Records contained in a dataset:
**src/rtl/vector_dispatch_if.sv**
```systemverilog
// Handshake bundle for vector_dispatch: packed-vector input pulse plus the
// valid/ready output channel and status flags.
interface vector_dispatch_if #(
    parameter int unsigned VEC_SIZE  = 8,
    parameter int unsigned VEC_WIDTH = 32
);
    logic [VEC_SIZE*VEC_WIDTH-1:0] vec_i;
    logic                          vec_valid_i;
    logic [VEC_SIZE*VEC_WIDTH-1:0] out_data_o;
    logic                          out_valid_o;
    logic                          out_ready_i;
    logic                          full_o;
    logic                          overflow_o;

    modport slave (
        input  vec_i, vec_valid_i, out_ready_i,
        output out_data_o, out_valid_o, full_o, overflow_o
    );

    modport master (
        output vec_i, vec_valid_i, out_ready_i,
        input  out_data_o, out_valid_o, full_o, overflow_o
    );
endinterface

```
**src/rtl/vector_dispatch.sv**
```systemverilog
// Two-entry elastic buffer between the packing stage and the compute array.
// Optional VECTOR_DISPATCH_STATS_EN adds accepted/dropped vector counters.
module vector_dispatch #(
    parameter int unsigned VEC_SIZE  = 8,
    parameter int unsigned VEC_WIDTH = 32
) (
    input  logic               clk,
    input  logic               rst_n,
    vector_dispatch_if.slave   bus
`ifdef VECTOR_DISPATCH_STATS_EN
    ,
    output logic [15:0]        vec_cnt_o,
    output logic [7:0]         drop_cnt_o
`endif
);
    localparam int unsigned W = VEC_SIZE * VEC_WIDTH;

    typedef enum logic [1:0] {
        EMPTY = 2'd0,
        ONE   = 2'd1,
        FULL  = 2'd2
    } state_e;

    state_e         state_q, state_d;
    logic [W-1:0]   mem_q [2];
    logic           wp_q, rp_q;
    logic           ovf_q;
    logic           push, pop, accept, drop;

    assign push            = bus.vec_valid_i;
    assign bus.out_valid_o = (state_q != EMPTY);
    assign pop             = bus.out_valid_o & bus.out_ready_i;
    assign bus.out_data_o  = mem_q[rp_q];
    assign bus.full_o      = (state_q == FULL);
    assign bus.overflow_o  = ovf_q;

    always_comb begin
        state_d = state_q;
        accept  = 1'b0;
        drop    = 1'b0;
        unique case (state_q)
            EMPTY: begin
                if (push) begin
                    accept  = 1'b1;
                    state_d = ONE;
                end
            end
            ONE: begin
                accept = push;
                if (push && !pop) begin
                    state_d = FULL;
                end else if (!push && pop) begin
                    state_d = EMPTY;
                end
            end
            FULL: begin
                // A pop frees the read slot, which is exactly where wp points.
                if (pop) begin
                    accept = push;
                    if (!push) begin
                        state_d = ONE;
                    end
                end else begin
                    drop = push;
                end
            end
            default: state_d = EMPTY;
        endcase
    end

    always_ff @(posedge clk) begin
        if (!rst_n) begin
            state_q <= EMPTY;
            wp_q    <= 1'b0;
            rp_q    <= 1'b0;
            ovf_q   <= 1'b0;
            for (int unsigned i = 0; i < 2; i++) begin
                mem_q[i] <= '0;
            end
        end else begin
            state_q <= state_d;
            if (accept) begin
                mem_q[wp_q] <= bus.vec_i;
                wp_q        <= ~wp_q;
            end
            if (pop) begin
                rp_q <= ~rp_q;
            end
            if (drop) begin
                ovf_q <= 1'b1;
            end
        end
    end

`ifdef VECTOR_DISPATCH_STATS_EN
    logic [15:0] vec_cnt_q;
    logic [7:0]  drop_cnt_q;

    always_ff @(posedge clk) begin
        if (!rst_n) begin
            vec_cnt_q  <= '0;
            drop_cnt_q <= '0;
        end else begin
            if (accept) begin
                vec_cnt_q <= vec_cnt_q + 16'd1;
            end
            if (drop && (drop_cnt_q != 8'hFF)) begin
                drop_cnt_q <= drop_cnt_q + 8'd1;
            end
        end
    end

    assign vec_cnt_o  = vec_cnt_q;
    assign drop_cnt_o = drop_cnt_q;
`endif
endmodule

```
**src/flat_wrapper.sv**
```systemverilog
// flat-port wrapper written by rule: the top's interface ports become plain ports
module vector_dispatch_flat 
#(
    parameter int unsigned VEC_SIZE  = 8,
    parameter int unsigned VEC_WIDTH = 32
)
  (clk, rst_n, bus_vec_i, bus_vec_valid_i, bus_out_ready_i, bus_out_data_o, bus_out_valid_o, bus_full_o, bus_overflow_o);
  vector_dispatch_if #(.VEC_SIZE(VEC_SIZE), .VEC_WIDTH(VEC_WIDTH)) bus_i ();
  input  logic clk;
  input  logic rst_n;
  input wire logic [$bits(bus_i.vec_i)-1:0] bus_vec_i;
  input wire logic [$bits(bus_i.vec_valid_i)-1:0] bus_vec_valid_i;
  input wire logic [$bits(bus_i.out_ready_i)-1:0] bus_out_ready_i;
  output wire logic [$bits(bus_i.out_data_o)-1:0] bus_out_data_o;
  output wire logic [$bits(bus_i.out_valid_o)-1:0] bus_out_valid_o;
  output wire logic [$bits(bus_i.full_o)-1:0] bus_full_o;
  output wire logic [$bits(bus_i.overflow_o)-1:0] bus_overflow_o;
  assign bus_i.vec_i = bus_vec_i;
  assign bus_i.vec_valid_i = bus_vec_valid_i;
  assign bus_i.out_ready_i = bus_out_ready_i;
  assign bus_out_data_o = bus_i.out_data_o;
  assign bus_out_valid_o = bus_i.out_valid_o;
  assign bus_full_o = bus_i.full_o;
  assign bus_overflow_o = bus_i.overflow_o;
  vector_dispatch #(.VEC_SIZE(VEC_SIZE), .VEC_WIDTH(VEC_WIDTH)) u_core (.clk(clk), .rst_n(rst_n), .bus(bus_i));
endmodule
```
**config.mk**
```make
export PLATFORM = sky130hd
export DESIGN_NAME = vector_dispatch_flat
export DESIGN_NICKNAME = d
export VERILOG_FILES = /design/src/rtl/vector_dispatch_if.sv /design/src/rtl/vector_dispatch.sv /design/src/flat_wrapper.sv
export SDC_FILE = /design/constraint.sdc
export NUM_CORES = 1
export LEC_CHECK = 0
export ABC_CLOCK_PERIOD_IN_PS = 35200
export BUFFER_PORTS_ARGS = -buffer_cell sky130_fd_sc_hd__buf_2
export CAP_MARGIN = 15
export CORE_MARGIN = 5
export CORE_UTILIZATION = 50
export CTS_CLUSTER_DIAMETER = 60
export CTS_CLUSTER_SIZE = 12
export DETAILED_ROUTE_END_ITERATION = 10
export GPL_TIMING_DRIVEN = 0
export PLACE_DENSITY_LB_ADDON = 0.3
export SETUP_SLACK_MARGIN = 0.3
export SLEW_MARGIN = 20
export SYNTH_ARGS = -nofsm -noshare
export SYNTH_HDL_FRONTEND = slang
export SYNTH_SLANG_ARGS = --single-unit
```
**constraint.sdc**
```tcl
create_clock -name clk -period 35.2 [get_ports clk]
set_input_delay 3.52 -clock clk [delete_from_list [all_inputs] [get_ports clk]]
set_output_delay 3.52 -clock clk [all_outputs]
set_load 0.05 [all_outputs]
```
==> impl_results.rst, run 1 <==
.. list-table::
   :header-rows: 1

   * - Metric
     - Value
   * - Outcome
     - complete, no violations
   * - Fraction of synthesized cell area taken by the top area cell type
     - 69.1%
   * - Iteration-0 DRC Markers
     - 766
   * - Static Leakage
     - 0.0118 µW
   * - Via count
     - 13253
   * - Share of final-layout standard cells stronger than drive strength 1
     - 46.8%
   * - M1 WL
     - 19700 µm
   * - Die footprint
     - 48800 µm²
   * - Area of the core
     - 44100 µm²
   * - Power density relative to cell area
     - 55.3 nW/µm²
   * - Number of buffers added for setup after CTS
     - 0
   * - Maximum resistive drop on vdd
     - 45.0 µV
   * - Hold buffer count at CTS
     - 0
   * - Min cycle time layout
     - 6150 ps
   * - Worst Tran Pin Value
     - 827 ps
   * - Leading cell types by count after synthesis
     - sky130_fd_sc_hd__and2_1 (514), sky130_fd_sc_hd__edfxtp_1 (512), sky130_fd_sc_hd__mux2_2 (256)
   * - Type of the tightest min-delay check
     - register to register
   * - Net switching component of the power
     - 449 µW
   * - Overall Global Routing Usage
     - 21.3%
   * - Length in cells of the worst reg-to-reg path
     - 10
   * - Clock Latency Late Sink
     - 580 ps
   * - Clk sink count
     - 518
   * - Placer congestion estimate
     - 0.826
   * - Total grt overflow
     - 0
   * - Setup TNS
     - 0 ps
   * - Cells after synthesis
     - 1401
   * - Number of cells on the worst hold path
     - 1
   * - Finished Core Util
     - 62.9%
   * - Number of gates resized after CTS
     - 0
   * - Unrepaired setup endpoints after global routing
     - no
   * - Most repeated cell in the gate-level netlist after synthesis
     - sky130_fd_sc_hd__and2_1
   * - Number of buffers created by CTS
     - 50
   * - Number of iterations in the first detailed-routing pass
     - 4
   * - Reg power frac
     - 48.2%
   * - Final routed wire length divided by cell count
     - 20.6 µm
   * - Filler Cells Inserted
     - 3368
   * - Highest routing layer actually used
     - met5
   * - Worst clock skew on the final layout
     - 11.4 ps
   * - Sequential area share after synthesis
     - 69.6%
   * - Post-synth EDFFs
     - 512
   * - Arrival time of data at the critical path endpoint
     - 2630 ps
   * - Number of rows in the core area
     - 77
   * - Antenna violations before repair
     - 26
   * - Setup CP Type
     - register to output port
   * - WP data required
     - 31680 ps
   * - Length of routed met3 wiring
     - 4400 µm
   * - Hold wc startpoint
     - u_core.bus.overflow_o
   * - Final total power
     - 1530 µW
   * - Leading post-synthesis cells by cell area
     - sky130_fd_sc_hd__edfxtp_1 (69%), sky130_fd_sc_hd__and2_1 (14%), sky130_fd_sc_hd__mux2_2 (13%)
   * - Root cell of the clock tree
     - sky130_fd_sc_hd__clkbuf_16
   * - Clock transition time at the flip-flop clock pins of the worst setup and hold paths
     - 60 ps
   * - DPL Wire Length
     - 40100 µm
   * - Final antenna-violating net count
     - 0
   * - Most frequently used flop master after synthesis
     - sky130_fd_sc_hd__edfxtp_1
   * - Drt via density
     - 5.06
   * - Routed length on met2
     - 27900 µm
   * - Final layout net count
     - 2257
   * - Internal Dissipation
     - 1090 µW
   * - Reg-to-reg critical path startpoint
     - u_core.state_q[1]
   * - Number of H-tree levels
     - 2
   * - Horiz. Die Dim
     - 221 µm
   * - Largest fanout on the critical path
     - 10
   * - Synthesized flop and latch total
     - 518
   * - Number of distinct library cell variants in the gate-level netlist after synthesis
     - 26
   * - DIE HEIGHT
     - 221 µm
   * - Hold path endpoint
     - u_core.bus.overflow_o
   * - Sw frac
     - 29.2%
   * - Mapped Area
     - 22300 µm²
   * - Combinational fraction of design power
     - 21.0%
   * - CTS tree
     - done
   * - Mean cell area of the mapped netlist
     - 15.9 µm²
   * - Port bufs
     - 517
   * - Max-slew violation total from the final report
     - 0
   * - Setup slack, reg-to-reg
     - 32150 ps
   * - Worst setup EP type
     - output port
   * - P&R area growth vs syn
     - 24.6%
   * - Maximum number of pins on one net before global-route repair
     - 24
   * - Fin. Hold Viols
     - 0
   * - # DRC
     - 0
   * - Placed instance count
     - 2537
   * - Worst slew margin relative to its limit
     - 44.9%
   * - MaxCap Viol Count
     - 0
   * - Fin crit share
     - 17.5%
   * - Clock network power share
     - 30.8%
   * - Post-route non-filler standard cell count
     - 2618
   * - Synthesized Nets
     - 1661
   * - Critical Path Start Type
     - register
   * - Routed wire length
     - 53900 µm
   * - Yosys warning count
     - 0
   * - Highest attainable clock frequency
     - 0.163 GHz
   * - Async set-reset flop share out of synthesis
     - 0%
   * - Number of setup violations in the final report
     - 0
   * - I/O pin count
     - 519
   * - Capturing point of the worst reg2reg path
     - u_core.mem_q[1][105]
   * - Initial Util
     - 50.5%
   * - Number of global-route vias before repair
     - 14047
   * - Buffer depth of the longest clock path
     - 3
   * - First-pass GRT wire length
     - 80600 µm
   * - Cell type contributing the most total cell area after synthesis
     - sky130_fd_sc_hd__edfxtp_1
==> worst max-delay path, cell delays in order (launching register included) <==
cell	delay, ps
sky130_fd_sc_hd__dfxtp_1	380
sky130_fd_sc_hd__clkbuf_1	640
sky130_fd_sc_hd__buf_2	390
sky130_fd_sc_hd__mux2_2	400
sky130_fd_sc_hd__buf_2	230
==> worst max-delay path by stage <==
stage	end	slack, ps	cells past startpoint	from
finish	bus_out_data_o[146]	29050	4	register
global route	bus_out_data_o[187]	28870	4	register
CTS	bus_out_data_o[138]	28920	4	register
detailed placement	u_core.mem_q[1][105]	28880	11	bus_out_ready_i
global placement	u_core.mem_q[0][105]	1460	4	bus_out_ready_i
floorplan	u_core.mem_q[0][0]	12320	3	bus_vec_valid_i
==> placed cells by master (no fill, tap or decap) <==
master,n
sky130_fd_sc_hd__a211oi_4,2
sky130_fd_sc_hd__a21o_1,1
sky130_fd_sc_hd__a21oi_1,1
sky130_fd_sc_hd__a32o_1,1
sky130_fd_sc_hd__and2_1,514
sky130_fd_sc_hd__buf_1,1
sky130_fd_sc_hd__buf_12,1
sky130_fd_sc_hd__buf_16,26
sky130_fd_sc_hd__buf_2,545
sky130_fd_sc_hd__buf_6,6
sky130_fd_sc_hd__clkbuf_1,15
sky130_fd_sc_hd__clkbuf_16,51
sky130_fd_sc_hd__clkbuf_2,45
sky130_fd_sc_hd__clkinvlp_4,1
sky130_fd_sc_hd__dfxtp_1,6
sky130_fd_sc_hd__diode_2,17
sky130_fd_sc_hd__edfxtp_1,512
sky130_fd_sc_hd__inv_1,2
sky130_fd_sc_hd__inv_4,1
sky130_fd_sc_hd__inv_6,1
sky130_fd_sc_hd__inv_8,1
sky130_fd_sc_hd__mux2_2,256
sky130_fd_sc_hd__mux2i_1,2
sky130_fd_sc_hd__nand2_1,2
sky130_fd_sc_hd__nand2b_1,2
sky130_fd_sc_hd__nand2b_4,1
sky130_fd_sc_hd__nor2b_1,3
sky130_fd_sc_hd__nor4_1,1
sky130_fd_sc_hd__nor4bb_1,1
sky130_fd_sc_hd__o21a_1,1
sky130_fd_sc_hd__o21ai_0,2
sky130_fd_sc_hd__o21ai_4,2
sky130_fd_sc_hd__or2_2,1
sky130_fd_sc_hd__or2b_1,1
sky130_fd_sc_hd__xnor2_1,1
==> power groups by stage <==
| stage | clock network, µW | registers (µW) | logic, µW |
|---|---|---|---|
| after floorplan | 0 | 777 | 229 |
| after global placement | 0 | 796 | 308 |
| after detailed placement | 0 | 752 | 325 |
| after CTS | 481 | 739 | 327 |
| after global routing | 509 | 742 | 339 |
| final | 472 | 739 | 323 |
==> metrics by stage <==
step	hold WS [ps]	worst slack, ps	area [µm²]
after detailed placement	515	28880	26300
final	522	29050	27700
after global placement	510	1460	25600
after global routing	538	28870	27700
after floorplan	547	12320	22300
after CTS	531	28920	27700
==> metal layers <==
| layer | GRT usage [%] | up-vias |
|---|---|---|
| li1 | - | 6183 |
| met5 | 0 | - |
| met4 | 7.86 | 18 |
| met2 | 37.7 | 442 |
| met1 | 23.9 | 6505 |
| met3 | 7.29 | 105 |
==> cell type report <==
type,instances,area [µm²],area share (%)
diodes,17,42.5,0.153
repair buffers,544,3320,12.0
inverters,2,7.51,0.0271
multi-input cells,795,6320,22.8
plain buffers,86,459,1.66
flip-flops and latches,518,15500,55.9
clock buffers,60,1310,4.72
well taps,592,741,2.67
clock inverters,4,33.8,0.122
==> state kept, by name (all words and copies together) (netlist names), named ones only <==
signal                 cells
u_core.state_q             2
u_core.mem_q             512
u_core.rp_q                1
u_core.bus.overflow_o      1
u_core.wp_q                1
==> cell families after synthesis <==
logic type	after synthesis	share of synthesized area [%]
multiplexers	258	13.0
XOR/XNOR	1	0.0394
flip-flops	518	69.6
AO/OA/AOI/OAI	10	0.405
buffers and inverters	88	2.10
AND/OR/NAND/NOR	526	14.8
(Power assumes the default switching activity.)
==> run 2: changes to the inputs <==
Settings changed: ABC_CLOCK_PERIOD_IN_PS 35200 to 6000.
Clock period 35.2 ns to 6 ns, I/O delays scaled along.
==> run 2 against run 1 <==
Net effect:
- non-clock buffer count grew 2
- register-to-register slack lost 29000 ps
- via count grew 0.94%
- sequential power grew to 5.9 times the previous value
- sequential share of layout area shrank 0.16 points
==> impl_results.rst, run 2 (same netlist as run 1, synthesis figures left out) <==
.. list-table::
   :header-rows: 1

   * - Metric
     - Value
   * - Highest attainable clock frequency
     - 0.301 GHz
   * - DIE HEIGHT
     - 221 µm
   * - Die footprint
     - 48800 µm²
   * - I/O pin count
     - 519
   * - Setup TNS
     - 0 ps
   * - Maximum number of pins on one net before global-route repair
     - 22
   * - Placer congestion estimate
     - 0.786
   * - Length of routed met3 wiring
     - 4200 µm
   * - Static Leakage
     - 0.0118 µW
   * - Number of iterations in the first detailed-routing pass
     - 5
   * - Filler Cells Inserted
     - 3356
   * - Worst slew margin relative to its limit
     - 40.2%
   * - Hold buffer count at CTS
     - 0
   * - Setup slack, reg-to-reg
     - 3210 ps
   * - Fin. Hold Viols
     - 0
   * - Flip-flop count of the largest register after layout
     - 512
   * - First-pass GRT wire length
     - 81400 µm
   * - Final non-filler cell area
     - 27800 µm²
   * - Iteration-0 DRC Markers
     - 833
   * - Min cycle time layout
     - 3320 ps
   * - Number of gates resized after CTS
     - 0
   * - Number of setup violations in the final report
     - 0
   * - Number of rows in the core area
     - 77
   * - Setup CP Type
     - register to output port
   * - Unrepaired setup endpoints after global routing
     - no
   * - Final antenna-violating net count
     - 0
   * - Number of global-route vias before repair
     - 14028
   * - Outcome
     - complete, no violations
   * - Overall Global Routing Usage
     - 21.4%
   * - MaxCap Viol Count
     - 0
   * - Critical Path Start Type
     - register
   * - Length in cells of the worst reg-to-reg path
     - 8
   * - Largest registers
     - u_core.mem_q: 512 flops, u_core.state_q: 2 flops
   * - Capturing point of the worst reg2reg path
     - u_core.mem_q[1][1]
   * - Worst setup path endpoint
     - bus_out_data_o[11]
   * - WP data required
     - 5400 ps
   * - Power density relative to cell area
     - 327 nW/µm²
   * - Number of buffers added for setup after CTS
     - 0
   * - Largest fanout on the critical path
     - 10
   * - Register containing the most flip-flops in the final layout
     - u_core.mem_q
   * - Worst clock skew on the final layout
     - 13.6 ps
   * - Type of the tightest min-delay check
     - input pin to register
   * - Highest routing layer actually used
     - met5
   * - Max-slew violation total from the final report
     - 0
   * - Reg-to-reg critical path startpoint
     - u_core.state_q[1]
   * - # DRC
     - 0
   * - Final layout net count
     - 2259
   * - Initial Util
     - 50.5%
   * - Number of H-tree levels
     - 2
   * - M1 WL
     - 20500 µm
   * - Antenna violations before repair
     - 25
   * - Via count
     - 13377
   * - Commonest non-fill, non-tap cells in the layout
     - sky130_fd_sc_hd__buf_2 (545), sky130_fd_sc_hd__and2_1 (514), sky130_fd_sc_hd__edfxtp_1 (512)
   * - Clock Latency Late Sink
     - 570 ps
   * - Port bufs
     - 517
   * - Area of the core
     - 44100 µm²
   * - Drt via density
     - 5.09
   * - Routed wire length
     - 54200 µm
   * - Routed length on met2
     - 27700 µm
   * - Root cell of the clock tree
     - sky130_fd_sc_hd__clkbuf_16
   * - Worst Tran Pin Value
     - 897 ps
   * - Buffer depth of the longest clock path
     - 3
   * - Most common cell after layout, fill and taps aside
     - sky130_fd_sc_hd__buf_2
   * - Total grt overflow
     - 0
   * - Worst setup EP type
     - output port
   * - CTS tree
     - done
   * - Clock transition time at the flip-flop clock pins of the worst setup and hold paths
     - 60 ps
   * - Final routed wire length divided by cell count
     - 20.6 µm
   * - DPL Wire Length
     - 39700 µm
   * - Maximum resistive drop on vdd
     - 254 µV
   * - Area after detailed placement
     - 26400 µm²
   * - Number of buffers created by CTS
     - 50
   * - Share of final-layout standard cells stronger than drive strength 1
     - 46.8%
   * - Fin crit share
     - 55.4%
   * - Arrival time of data at the critical path endpoint
     - 2720 ps
   * - P&R area growth vs syn
     - 24.9%
   * - Horiz. Die Dim
     - 221 µm
   * - Clk sink count
     - 518
==> run 2: changes by cell type in the layout (fill, tap and decap cells not counted), sizes merged <==
cell	previous run	this run
diode	17	20
clkbuf	111	113
inv	5	3
buf	579	581
bufinv	0	2
clkinv	0	1
clkinvlp	1	2
==> run 2: through the flow <==
| stage | utilization [%] | setup WS [ps] | hold slack [ps] | cells | power, µW |
|---|---|---|---|---|---|
| 6_report | 63.0 | 2680 | 302 | 2627 | 9110 |
| 5_1_grt | 63.0 | 2520 | 275 | 2622 | 9410 |
| 4_1_cts | 62.9 | 2560 | 265 | 2607 | 9170 |
| 3_5_place_dp | 59.7 | 2900 | 464 | 2539 | 6330 |
| 3_3_place_gp | 58.0 | -6160 | 448 | 2510 | 6300 |
| 2_1_floorplan | - | -2120 | 552 | 1401 | 5790 |
==> run 2: worst max-delay path, cell delays in order (launching register included) <==
cell and delay [ps]:
sky130_fd_sc_hd__dfxtp_1 420, sky130_fd_sc_hd__clkbuf_1 700, sky130_fd_sc_hd__buf_2 400, sky130_fd_sc_hd__mux2_2 390, sky130_fd_sc_hd__buf_2 220
==> run 2: routing by layer <==
metal | vias to the layer above | track usage (%)
met1 | 6583 | 25.6
li1 | 6200 | -
met2 | 470 | 37.0
met4 | 14 | 8.18
met5 | - | 0
met3 | 110 | 6.25
==> run 2: worst min-delay path by stage <==
stage,slack [ps],cells past startpoint,endpoint,from
5_1_grt,270,2,u_core.mem_q[0][58],bus_vec_i[58]
4_1_cts,260,2,u_core.mem_q[1][60],bus_vec_i[60]
2_1_floorplan,550,2,register,u_core.rp_q
3_5_place_dp,460,1,u_core.bus.overflow_o,u_core.bus.overflow_o
3_3_place_gp,450,1,u_core.bus.overflow_o,u_core.bus.overflow_o
6_report,300,2,u_core.mem_q[1][68],bus_vec_i[68]
==> run 2: power by group <==
group | internal [µW] | total, µW | switching (µW)
Combinational | 576 | 1900 | 1330
Sequential | 4270 | 4330 | 63.2
Clock | 1610 | 2870 | 1260
==> run 2: layout make-up <==
type / instances / area [µm²] / area share (%)
multi-input cells: 795 / 6320 / 22.7
repair buffers: 546 / 3340 / 12.0
clock inverters: 6 / 87.6 / 0.315
inverters: 2 / 7.51 / 0.0270
flip-flops and latches: 518 / 15500 / 55.7
well taps: 592 / 741 / 2.66
plain buffers: 86 / 459 / 1.65
clock buffers: 62 / 1320 / 4.74
diodes: 20 / 50.0 / 0.180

● **What you are asked to do**: Determine how many of the lines above hold the word "previous", and output that number by itself.

● **Completed exercise**: 2